Der wohlverdiente Urlaub naht und du überlegst, ob die EC-Karte als Zahlungsmittel im Ausland am besten geeignet ist? Mit viel Bargeld herumzulaufen ist riskant, obwohl die ausländischen Scheine und Münzen natürlich ihren Reiz haben. Reiseschecks, die früher zur Reisekasse im Urlaubsland gehörten, sind aus der Mode gekommen. In einigen Reiseländern ist bargeldloses Zahlen normal, Bankautomaten müssen fast nicht mehr aufgesucht werden. Auch Deutschland hat diesbezüglich aufgeholt und man sieht sogar Leute mit Smartwatch beim Bäcker die Brötchen bezahlen. Geldabheben im Ausland verbindet man oft mit hohen Gebühren. In der Tat ist es ein Dschungel, da jeder Automatenbetreiber andere Preise verlangt.

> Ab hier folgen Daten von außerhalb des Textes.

==> src/design/vlsu_defines.svh <==
// VLSU_ELENB must equal VLSU_ELEN / 8 and VLSU_ID_WIDTH must address VLSU_NR_OUTSTANDING slots
`ifndef VLSU_DEFINES_SVH
`define VLSU_DEFINES_SVH

// Data word
`define VLSU_ELEN           32
`define VLSU_ELENB          4

// Reorder buffer
`define VLSU_NR_OUTSTANDING 4
`define VLSU_ID_WIDTH       2

// Request fields
`define VLSU_VL_WIDTH       8
`define VLSU_INSN_ID_WIDTH  4

// Vector register file geometry
`define VLSU_NR_VREGS       32
`define VLSU_VELE           8

`endif

==> src/design/vlsu_pkg.sv <==
// Types shared by all VLSU units and the bench; element width code 2'd3 is not a legal request
`include "vlsu_defines.svh"

package vlsu_pkg;

  // Element width of a vector memory instruction
  typedef enum logic [1:0] {
    EW_8  = 2'd0,
    EW_16 = 2'd1,
    EW_32 = 2'd2
  } elem_width_e;

  typedef logic [`VLSU_ELEN-1:0]          word_t;
  typedef logic [`VLSU_ELENB-1:0]         strb_t;
  typedef logic [`VLSU_VL_WIDTH-1:0]      vl_t;
  typedef logic [`VLSU_ID_WIDTH-1:0]      rob_id_t;
  typedef logic [`VLSU_INSN_ID_WIDTH-1:0] insn_id_t;

  typedef logic [$clog2(`VLSU_NR_VREGS)-1:0] vreg_t;

  // vd * VLSU_VELE + word index
  typedef logic [$clog2(`VLSU_NR_VREGS*`VLSU_VELE)-1:0] vreg_addr_t;

endpackage

==> src/design/vlsu_op_if.sv <==
// Active instruction fields are only meaningful while active is high
`timescale 1ns/1ps
`include "vlsu_defines.svh"

interface vlsu_op_if
  import vlsu_pkg::*;
();

  logic  active;
  logic  is_load;
  word_t base_addr;
  vreg_t vd;
  vl_t   vl_bytes;
  // High in the acceptance cycle only
  logic  start;

  modport ctrl_mp (
    output active,
    output is_load,
    output base_addr,
    output vd,
    output vl_bytes,
    output start
  );

  modport unit_mp (
    input active,
    input is_load,
    input base_addr,
    input vd,
    input vl_bytes,
    input start
  );

endinterface

==> src/design/vlsu_ctrl.sv <==
// One instruction at a time; vl times the element size must stay below 2**VLSU_VL_WIDTH
`timescale 1ns/1ps
`include "vlsu_defines.svh"

module vlsu_ctrl
  import vlsu_pkg::*;
(
  input  logic        clk_i,
  input  logic        rst_i,
  input  logic        req_valid_i,
  output logic        req_ready_o,
  input  logic        req_is_load_i,
  input  elem_width_e req_ew_i,
  input  vl_t         req_vl_i,
  input  word_t       req_addr_i,
  input  vreg_t       req_vd_i,
  input  insn_id_t    req_id_i,
  input  logic        mem_done_i,
  input  logic        vreg_done_i,
  output logic        rsp_valid_o,
  output insn_id_t    rsp_id_o,
  output vreg_t       rsp_vd_o,
  vlsu_op_if.ctrl_mp  op
);

  logic     active_q;
  logic     rsp_valid_q;
  logic     is_load_q;
  word_t    addr_q;
  vreg_t    vd_q;
  insn_id_t id_q;
  vl_t      vl_bytes_q;
  vl_t      vl_bytes_d;
  logic     accept;
  logic     start;
  logic     finish;

  assign req_ready_o = ~active_q;
  assign accept      = req_valid_i & req_ready_o;
  // Zero-length requests are taken and dropped
  assign start       = accept & (req_vl_i != '0);
  assign finish      = active_q & mem_done_i & vreg_done_i;

  // Element count to byte count
  always_comb begin
    case (req_ew_i)
      EW_8:    vl_bytes_d = req_vl_i;
      EW_16:   vl_bytes_d = req_vl_i << 1;
      EW_32:   vl_bytes_d = req_vl_i << 2;
      default: vl_bytes_d = '0;
    endcase
  end

  ////////////////////////////////////////////////////////////////////////////
  // Instruction state
  always_ff @(posedge clk_i) begin
    if (rst_i) begin
      active_q    <= 1'b0;
      rsp_valid_q <= 1'b0;
    end else begin
      rsp_valid_q <= finish;
      if (start) begin
        active_q <= 1'b1;
      end else if (finish) begin
        active_q <= 1'b0;
      end
    end
  end

  always_ff @(posedge clk_i) begin
    if (start) begin
      is_load_q  <= req_is_load_i;
      addr_q     <= req_addr_i;
      vd_q       <= req_vd_i;
      id_q       <= req_id_i;
      vl_bytes_q <= vl_bytes_d;
    end
  end

  // Id and vd stay put through the response cycle
  assign rsp_valid_o = rsp_valid_q;
  assign rsp_id_o    = id_q;
  assign rsp_vd_o    = vd_q;

  assign op.active    = active_q;
  assign op.is_load   = is_load_q;
  assign op.base_addr = addr_q;
  assign op.vd        = vd_q;
  assign op.vl_bytes  = vl_bytes_q;
  assign op.start     = start;

  // Nothing new is taken while either side still moves data
  a_one_in_flight: assert property (@(posedge clk_i) disable iff (rst_i)
    !(mem_done_i && vreg_done_i) |-> !accept);

endmodule

==> src/design/vlsu_byte_counter.sv <==
// Counts whole words from byte zero; vl_bytes must hold still while the instruction is active
`timescale 1ns/1ps
`include "vlsu_defines.svh"

module vlsu_byte_counter
  import vlsu_pkg::*;
(
  input  logic       clk_i,
  input  logic       rst_i,
  vlsu_op_if.unit_mp op,
  input  logic       advance_i,
  output logic       pending_o,
  output logic       last_o,
  output strb_t      strb_o,
  output vl_t        word_idx_o
);

  localparam int unsigned WordShift = $clog2(`VLSU_ELENB);

  vl_t count_q;
  vl_t remaining;

  assign remaining  = op.vl_bytes - count_q;
  assign pending_o  = op.active & (count_q < op.vl_bytes);
  assign last_o     = pending_o & (remaining <= vl_t'(`VLSU_ELENB));
  assign word_idx_o = count_q >> WordShift;

  // Lowest remaining bytes of the current word
  always_comb begin
    for (int k = 0; k < `VLSU_ELENB; k++) begin
      strb_o[k] = remaining > vl_t'(k);
    end
  end

  always_ff @(posedge clk_i) begin
    if (rst_i) begin
      count_q <= '0;
    end else if (op.start) begin
      count_q <= '0;
    end else if (advance_i) begin
      // Saturate on the short last word
      count_q <= last_o ? op.vl_bytes : count_q + vl_t'(`VLSU_ELENB);
    end
  end

  // The datapath only moves a word when this side still owes one
  a_advance_pending: assert property (@(posedge clk_i) disable iff (rst_i)
    advance_i |-> pending_o);

endmodule

==> src/design/vlsu_rob.sv <==
// Ids are handed out in ring order; alloc_i must stay low while full_o is high
`timescale 1ns/1ps
`include "vlsu_defines.svh"

module vlsu_rob
  import vlsu_pkg::*;
(
  input  logic    clk_i,
  input  logic    rst_i,
  input  logic    alloc_i,
  output rob_id_t alloc_id_o,
  output logic    full_o,
  input  logic    fill_i,
  input  rob_id_t fill_id_i,
  input  word_t   fill_data_i,
  output logic    head_valid_o,
  output word_t   head_data_o,
  input  logic    pop_i
);

  localparam int unsigned Depth = `VLSU_NR_OUTSTANDING;

  word_t            data_q [Depth];
  logic [Depth-1:0] busy_q;
  logic [Depth-1:0] filled_q;
  rob_id_t          alloc_ptr_q;
  rob_id_t          head_ptr_q;

  function automatic rob_id_t next_id(input rob_id_t id);
    return (id == rob_id_t'(Depth - 1)) ? '0 : id + rob_id_t'(1);
  endfunction

  // Ring is full when the next slot to hand out is still in use
  assign full_o       = busy_q[alloc_ptr_q];
  assign alloc_id_o   = alloc_ptr_q;
  assign head_valid_o = filled_q[head_ptr_q];
  assign head_data_o  = data_q[head_ptr_q];

  always_ff @(posedge clk_i) begin
    if (rst_i) begin
      busy_q      <= '0;
      filled_q    <= '0;
      alloc_ptr_q <= '0;
      head_ptr_q  <= '0;
    end else begin
      if (pop_i) begin
        busy_q[head_ptr_q]   <= 1'b0;
        filled_q[head_ptr_q] <= 1'b0;
        head_ptr_q           <= next_id(head_ptr_q);
      end
      if (alloc_i) begin
        busy_q[alloc_ptr_q] <= 1'b1;
        alloc_ptr_q         <= next_id(alloc_ptr_q);
      end
      if (fill_i) begin
        filled_q[fill_id_i] <= 1'b1;
      end
    end
  end

  always_ff @(posedge clk_i) begin
    if (fill_i) begin
      data_q[fill_id_i] <= fill_data_i;
    end
  end

  // A fill lands on a slot handed out earlier or in this very cycle
  a_fill_allocated: assert property (@(posedge clk_i) disable iff (rst_i)
    fill_i |-> busy_q[fill_id_i] || (alloc_i && fill_id_i == alloc_id_o));

  a_pop_filled: assert property (@(posedge clk_i) disable iff (rst_i)
    pop_i |-> head_valid_o);

endmodule

==> src/design/vlsu_datapath.sv <==
// Unit-stride transfers from a word-aligned base over one memory port and one register port
`timescale 1ns/1ps
`include "vlsu_defines.svh"

module vlsu_datapath
  import vlsu_pkg::*;
(
  vlsu_op_if.unit_mp op,
  // Memory-side counter
  input  logic       mem_pending_i,
  input  logic       mem_last_i,
  input  strb_t      mem_strb_i,
  input  vl_t        mem_word_idx_i,
  output logic       mem_advance_o,
  // Register-side counter
  input  logic       vreg_pending_i,
  input  strb_t      vreg_strb_i,
  input  vl_t        vreg_word_idx_i,
  output logic       vreg_advance_o,
  // Reorder buffer
  output logic       rob_alloc_o,
  input  rob_id_t    rob_alloc_id_i,
  input  logic       rob_full_i,
  output logic       rob_fill_o,
  output rob_id_t    rob_fill_id_o,
  output word_t      rob_fill_data_o,
  input  logic       rob_head_valid_i,
  input  word_t      rob_head_data_i,
  output logic       rob_pop_o,
  // Memory port
  output logic       mem_valid_o,
  input  logic       mem_ready_i,
  output word_t      mem_addr_o,
  output logic       mem_we_o,
  output strb_t      mem_strb_o,
  output word_t      mem_wdata_o,
  output rob_id_t    mem_id_o,
  output logic       mem_last_o,
  input  logic       mem_result_valid_i,
  input  rob_id_t    mem_result_id_i,
  input  word_t      mem_result_rdata_i,
  // Register file port
  output vreg_addr_t vrf_waddr_o,
  output word_t      vrf_wdata_o,
  output logic       vrf_we_o,
  output strb_t      vrf_wbe_o,
  input  logic       vrf_wvalid_i,
  output vreg_addr_t vrf_raddr_o,
  output logic       vrf_re_o,
  input  word_t      vrf_rdata_i,
  input  logic       vrf_rvalid_i
);

  logic       mem_fire;
  logic       vrf_wfire;
  logic       vrf_rfire;
  vreg_addr_t vreg_addr;

  ////////////////////////////////////////////////////////////////////////////
  // Addressing
  assign mem_addr_o = op.base_addr + (word_t'(mem_word_idx_i) << $clog2(`VLSU_ELENB));
  assign vreg_addr  = vreg_addr_t'(op.vd) * vreg_addr_t'(`VLSU_VELE)
                    + vreg_addr_t'(vreg_word_idx_i);

  assign vrf_waddr_o = vreg_addr;
  assign vrf_raddr_o = vreg_addr;

  // Buffer head feeds whichever side drains it
  assign vrf_wdata_o = rob_head_data_i;
  assign vrf_wbe_o   = vreg_strb_i;
  assign mem_wdata_o = rob_head_data_i;
  assign mem_strb_o  = mem_strb_i;
  assign mem_last_o  = mem_last_i;
  assign mem_we_o    = ~op.is_load;

  ////////////////////////////////////////////////////////////////////////////
  // Handshakes
  // Loads need a free slot, stores need a filled head
  assign mem_valid_o = mem_pending_i & (op.is_load ? ~rob_full_i : rob_head_valid_i);
  // Store ids simply follow the word order
  assign mem_id_o    = op.is_load ? rob_alloc_id_i : rob_id_t'(mem_word_idx_i);
  assign vrf_we_o    = op.is_load & vreg_pending_i & rob_head_valid_i;
  assign vrf_re_o    = ~op.is_load & vreg_pending_i & ~rob_full_i;

  assign mem_fire  = mem_valid_o & mem_ready_i;
  assign vrf_wfire = vrf_we_o & vrf_wvalid_i;
  assign vrf_rfire = vrf_re_o & vrf_rvalid_i;

  assign mem_advance_o  = mem_fire;
  assign vreg_advance_o = vrf_wfire | vrf_rfire;

  // Loads allocate on the memory request and stores on the register read
  assign rob_alloc_o     = op.is_load ? mem_fire : vrf_rfire;
  assign rob_fill_o      = op.is_load ? mem_result_valid_i : vrf_rfire;
  assign rob_fill_id_o   = op.is_load ? mem_result_id_i : rob_alloc_id_i;
  assign rob_fill_data_o = op.is_load ? mem_result_rdata_i : vrf_rdata_i;
  assign rob_pop_o       = op.is_load ? vrf_wfire : mem_fire;

endmodule

==> src/design/vlsu_top.sv <==
// Base address must be word aligned and a request must fit inside its vector register
`timescale 1ns/1ps
`include "vlsu_defines.svh"

module vlsu_top (
  input  logic                                          clk_i,
  input  logic                                          rst_i,
  // Instruction request and response
  input  logic                                          req_valid_i,
  output logic                                          req_ready_o,
  input  logic                                          req_is_load_i,
  input  logic [1:0]                                    req_ew_i,
  input  logic [`VLSU_VL_WIDTH-1:0]                     req_vl_i,
  input  logic [`VLSU_ELEN-1:0]                         req_addr_i,
  input  logic [$clog2(`VLSU_NR_VREGS)-1:0]             req_vd_i,
  input  logic [`VLSU_INSN_ID_WIDTH-1:0]                req_id_i,
  output logic                                          rsp_valid_o,
  output logic [`VLSU_INSN_ID_WIDTH-1:0]                rsp_id_o,
  output logic [$clog2(`VLSU_NR_VREGS)-1:0]             rsp_vd_o,
  // Memory port
  output logic                                          mem_valid_o,
  input  logic                                          mem_ready_i,
  output logic [`VLSU_ELEN-1:0]                         mem_addr_o,
  output logic                                          mem_we_o,
  output logic [`VLSU_ELENB-1:0]                        mem_strb_o,
  output logic [`VLSU_ELEN-1:0]                         mem_wdata_o,
  output logic [`VLSU_ID_WIDTH-1:0]                     mem_id_o,
  output logic                                          mem_last_o,
  input  logic                                          mem_result_valid_i,
  input  logic [`VLSU_ID_WIDTH-1:0]                     mem_result_id_i,
  input  logic [`VLSU_ELEN-1:0]                         mem_result_rdata_i,
  // Register file port
  output logic [$clog2(`VLSU_NR_VREGS*`VLSU_VELE)-1:0] vrf_waddr_o,
  output logic [`VLSU_ELEN-1:0]                         vrf_wdata_o,
  output logic                                          vrf_we_o,
  output logic [`VLSU_ELENB-1:0]                        vrf_wbe_o,
  input  logic                                          vrf_wvalid_i,
  output logic [$clog2(`VLSU_NR_VREGS*`VLSU_VELE)-1:0] vrf_raddr_o,
  output logic                                          vrf_re_o,
  input  logic [`VLSU_ELEN-1:0]                         vrf_rdata_i,
  input  logic                                          vrf_rvalid_i
);

  logic                          mem_pending;
  logic                          mem_last;
  logic [`VLSU_ELENB-1:0]        mem_strb;
  logic [`VLSU_VL_WIDTH-1:0]     mem_word_idx;
  logic                          mem_advance;
  logic                          vreg_pending;
  logic [`VLSU_ELENB-1:0]        vreg_strb;
  logic [`VLSU_VL_WIDTH-1:0]     vreg_word_idx;
  logic                          vreg_advance;
  logic                          rob_alloc;
  logic [`VLSU_ID_WIDTH-1:0]     rob_alloc_id;
  logic                          rob_full;
  logic                          rob_fill;
  logic [`VLSU_ID_WIDTH-1:0]     rob_fill_id;
  logic [`VLSU_ELEN-1:0]         rob_fill_data;
  logic                          rob_head_valid;
  logic [`VLSU_ELEN-1:0]         rob_head_data;
  logic                          rob_pop;

  vlsu_op_if op_if0 ();

  vlsu_ctrl ctrl0 (
    .req_ew_i    (vlsu_pkg::elem_width_e'(req_ew_i)),
    .mem_done_i  (~mem_pending),
    .vreg_done_i (~vreg_pending),
    .op          (op_if0),
    .*
  );

  vlsu_byte_counter mem_cnt0 (
    .clk_i      (clk_i),
    .rst_i      (rst_i),
    .op         (op_if0),
    .advance_i  (mem_advance),
    .pending_o  (mem_pending),
    .last_o     (mem_last),
    .strb_o     (mem_strb),
    .word_idx_o (mem_word_idx)
  );

  // Register side needs no last flag
  vlsu_byte_counter vreg_cnt0 (
    .clk_i      (clk_i),
    .rst_i      (rst_i),
    .op         (op_if0),
    .advance_i  (vreg_advance),
    .pending_o  (vreg_pending),
    .last_o     (),
    .strb_o     (vreg_strb),
    .word_idx_o (vreg_word_idx)
  );

  vlsu_rob rob0 (
    .clk_i        (clk_i),
    .rst_i        (rst_i),
    .alloc_i      (rob_alloc),
    .alloc_id_o   (rob_alloc_id),
    .full_o       (rob_full),
    .fill_i       (rob_fill),
    .fill_id_i    (rob_fill_id),
    .fill_data_i  (rob_fill_data),
    .head_valid_o (rob_head_valid),
    .head_data_o  (rob_head_data),
    .pop_i        (rob_pop)
  );

  // Memory and register file ports connect by name
  vlsu_datapath datapath0 (
    .op               (op_if0),
    .mem_pending_i    (mem_pending),
    .mem_last_i       (mem_last),
    .mem_strb_i       (mem_strb),
    .mem_word_idx_i   (mem_word_idx),
    .mem_advance_o    (mem_advance),
    .vreg_pending_i   (vreg_pending),
    .vreg_strb_i      (vreg_strb),
    .vreg_word_idx_i  (vreg_word_idx),
    .vreg_advance_o   (vreg_advance),
    .rob_alloc_o      (rob_alloc),
    .rob_alloc_id_i   (rob_alloc_id),
    .rob_full_i       (rob_full),
    .rob_fill_o       (rob_fill),
    .rob_fill_id_o    (rob_fill_id),
    .rob_fill_data_o  (rob_fill_data),
    .rob_head_valid_i (rob_head_valid),
    .rob_head_data_i  (rob_head_data),
    .rob_pop_o        (rob_pop),
    .*
  );

endmodule

==> config.mk <==
export PLATFORM = sky130hd
export DESIGN_NAME = vlsu_top
export DESIGN_NICKNAME = d
export VERILOG_FILES = /design/src/design/vlsu_pkg.sv /design/src/design/vlsu_op_if.sv /design/src/design/vlsu_ctrl.sv /design/src/design/vlsu_byte_counter.sv /design/src/design/vlsu_rob.sv /design/src/design/vlsu_datapath.sv /design/src/design/vlsu_top.sv
export VERILOG_INCLUDE_DIRS = /design/src /design/src/design
export SDC_FILE = /design/constraint.sdc
export NUM_CORES = 1
export LEC_CHECK = 0
export ABC_AREA = 1
export BUFFER_PORTS_ARGS = -buffer_cell sky130_fd_sc_hd__buf_2
export CAP_MARGIN = 20
export CORE_MARGIN = 2
export CORE_UTILIZATION = 50
export CTS_BUF_LIST = sky130_fd_sc_hd__clkbuf_4 sky130_fd_sc_hd__clkbuf_8 sky130_fd_sc_hd__clkbuf_16
export DETAILED_ROUTE_END_ITERATION = 6
export PLACE_DENSITY = 0.8
export SETUP_SLACK_MARGIN = 0.4
export SYNTH_ARGS = -nofsm -noshare
export SYNTH_HDL_FRONTEND = slang
export SYNTH_SLANG_ARGS = --single-unit
==> constraint.sdc <==
create_clock -name clk_i -period 5.26 [get_ports clk_i]
set_clock_uncertainty 0.05 [all_clocks]
set_input_delay 0 -clock clk_i [delete_from_list [all_inputs] [get_ports clk_i]]
set_output_delay 0 -clock clk_i [all_outputs]
set_load 0.05 [all_outputs]
==> out/metrics.csv <==
metric,value,unit
Initial DRC Count,669,
Clock Latency Late Sink,0.51,ns
ys flop type,edfxtp_1,
# diodes,0,
drt total wl,29300,µm
die width,152,µm
asr flop ratio synth,0,
"Net count, final",1709,
cell area after synthesis,11000,µm²
Congestion Overflow GR,0,
critical path class,flip-flop to flip-flop,
Final ANT Viol Nets,0,
post-synthesis register bit count,210,
worst r2r src,ctrl0.op.is_load,
routability cong.,0.872,
layout cell share with drive strength beyond 1,0.215,
Reg2Reg Depth,9,
Initial Util,0.505,
pwr/cell area,315,nW/µm²
worst hold path stage count,5,
Max clock buf depth,3,
hold_ws,0.0255,ns
WL per Instance,15.9,µm
Leakage,6.36,nW
yosys warns,0,
HP Start,vrf_rvalid_i,
Via density,5.21,
crit path max fanout,43,
Setup TNS Final,0,ns
RSZ-0062 raised after global routing,false,
residual DRC count,0,
type of origin of the critical path,flip-flop,
initial antenna violation count,0,
vias in the first global route,9642,
sequential cell area fraction in the yosys report,0.546,
Hold Crit Class,input pin to flip-flop,
Crit. End Element,flip-flop,
num rows,54,
Worst Tran Pin Value,1.00,ns
H-Tree Depth,1,
Setup Viol. Count Final,0,
flip-flop and latch area,5990,µm²
total number of vias,9590,
pins over their slew limit,0,
CTS Buf Count,23,
Fillers,1601,
clock root cell,clkbuf_16,
die area,23100,µm²
R2R Path End,rob0.data_q[0][13],
CTS tree,yes,
Final period util,0.619,
critical path cell sequence,buf_4 > inv_2 > or2_2 > o21ai_0 > inv_1 > nor2_1 > nand2_1 > inv_1 > buf_4,
CP max stage delay,0.47,ns
crit path time final,3.26,ns
max_slew headroom,0.331,
Die Y,152,µm
Fmax achieved,0.307,GHz
final count of hold timing violations,0,
core footprint,21700,µm²
WP data arrival,3.39,ns
Post-Syn Instances,1198,
num ports,263,
status,"finished, final reports clean",
Worst Hold Path EP,rob0.busy_q[1],
area of the multi-input gates,4000,µm²
"Slowest-stage cell, CP",inv_1,
IO buf count,262,
number of synthesized flops with an enable pin,178,
first-pass GRT wire length,46900,µm
Worst R2R Setup Slack,2.00,ns
pin count of the biggest net entering global routing,65,
Final HPWL DP,18000,µm
Syn Area/Cell,9.15,µm²
count of cell types in the netlist,43,
DRT Pass-1 Iters,5,
worst vdd ir,249,µV
syn nets,1362,
"Reg clk slew, reported paths",0.06,ns
Max-cap violations,0,
total track usage,0.245,
CP required,5.39,ns
clock sinks,210,
Area Growth Syn to Fin,30.6,%
[sequential cells by signal (all words and copies together), names as in the netlist, named ones only]
name	cells
ctrl0.rsp_valid_o	1
ctrl0.rsp_id_o	4
ctrl0.op.vl_bytes	8
rob0.data_q	128
ctrl0.op.is_load	1
rob0.busy_q	4
vreg_cnt0.count_q	8
ctrl0.op.base_addr	32
rob0.head_ptr_q	2
rob0.alloc_id_o	2
rob0.filled_q	4
ctrl0.op.vd	5
ctrl0.op.active	1
mem_cnt0.count_q	8
[cells in the final DEF (no fill, tap or decap), types with 14 or more instances in the layout]
master	Yosys	final
nor2_1	129	129
nand3_1	57	57
dfxtp_1	32	31
clkbuf_16	0	23
ha_1	35	35
edfxtp_1	178	178
xor2_1	15	15
o21ai_0	79	79
inv_1	126	125
buf_2	1	262
a21oi_1	23	23
xnor2_1	18	18
dlygate4sd3_1	0	127
nand4_1	14	14
nand2_1	306	306
o22ai_1	33	33
[cells by family (layout without fill, tap and decap cells)]
group | after synthesis | count (layout) | share of synthesized area
XOR/XNOR | 33 | 33 | 0.0264
AND/OR/NAND/NOR | 550 | 550 | 0.211
adder cells (fa/ha/maj) | 39 | 39 | 0.0472
AO/OA/AOI/OAI | 156 | 156 | 0.0806
flip-flops | 210 | 210 | 0.546
buffers and inverters | 210 | 572 | 0.0888
[metrics by stage]
step	power, W	area, µm²	instances	utilization	worst slack [ns]
after floorplan	0.00257	11000	1198	-	2.55
after global placement	0.00273	12200	1671	0.563	2.09
after detailed placement	0.00275	12200	1671	0.563	1.98
after CTS	0.00451	14300	1838	0.658	1.96
after global routing	0.00467	14300	1840	0.660	1.72
final	0.00451	14300	1840	0.660	2.00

Die EC-Karte, auch Girocard genannt, ist ein beliebtes Zahlungsmittel, auch im Ausland. Gegen eine Gebühr konnte man bisher im Ausland von Geldautomaten Geld abheben oder beim Shopping easy bezahlen.
Doch damit ist bald Schluss, Mastercard stellt sein weltweites Maestro-Bezahlsystem Mitte 2023 ab und Visa wird mit V-Pay voraussichtlich folgen. Maestro ist ein weltweites Zahlungssystem, V-Pay europäisch. Nach Einstellung kannst du mit deiner EC-Karte im Ausland nicht mehr bezahlen. Wohl aber im Inland - vermutlich fällt für die Nutzung deiner EC- oder Girocard dann eine Zusatzgebühr an.
Statt der Girocard oder EC-Karte soll es bald bei vielen Banken Debit-Cards von Visa und Mastercard geben. Die Debitkarte ist eine Mischung aus EC- und Kreditkarte. Mit ihr kann man sowohl im Einzelhandel und im Internet bezahlen, als auch Geld abheben. Das Konto wird, anders als bei einer Kreditkarte, sofort belastet und nicht erst am Monatsende.
Es gibt auch Debit-Karten mit Kreditrahmen: „Daily Charge Karten“. Für diese muss man kreditwürdig sein.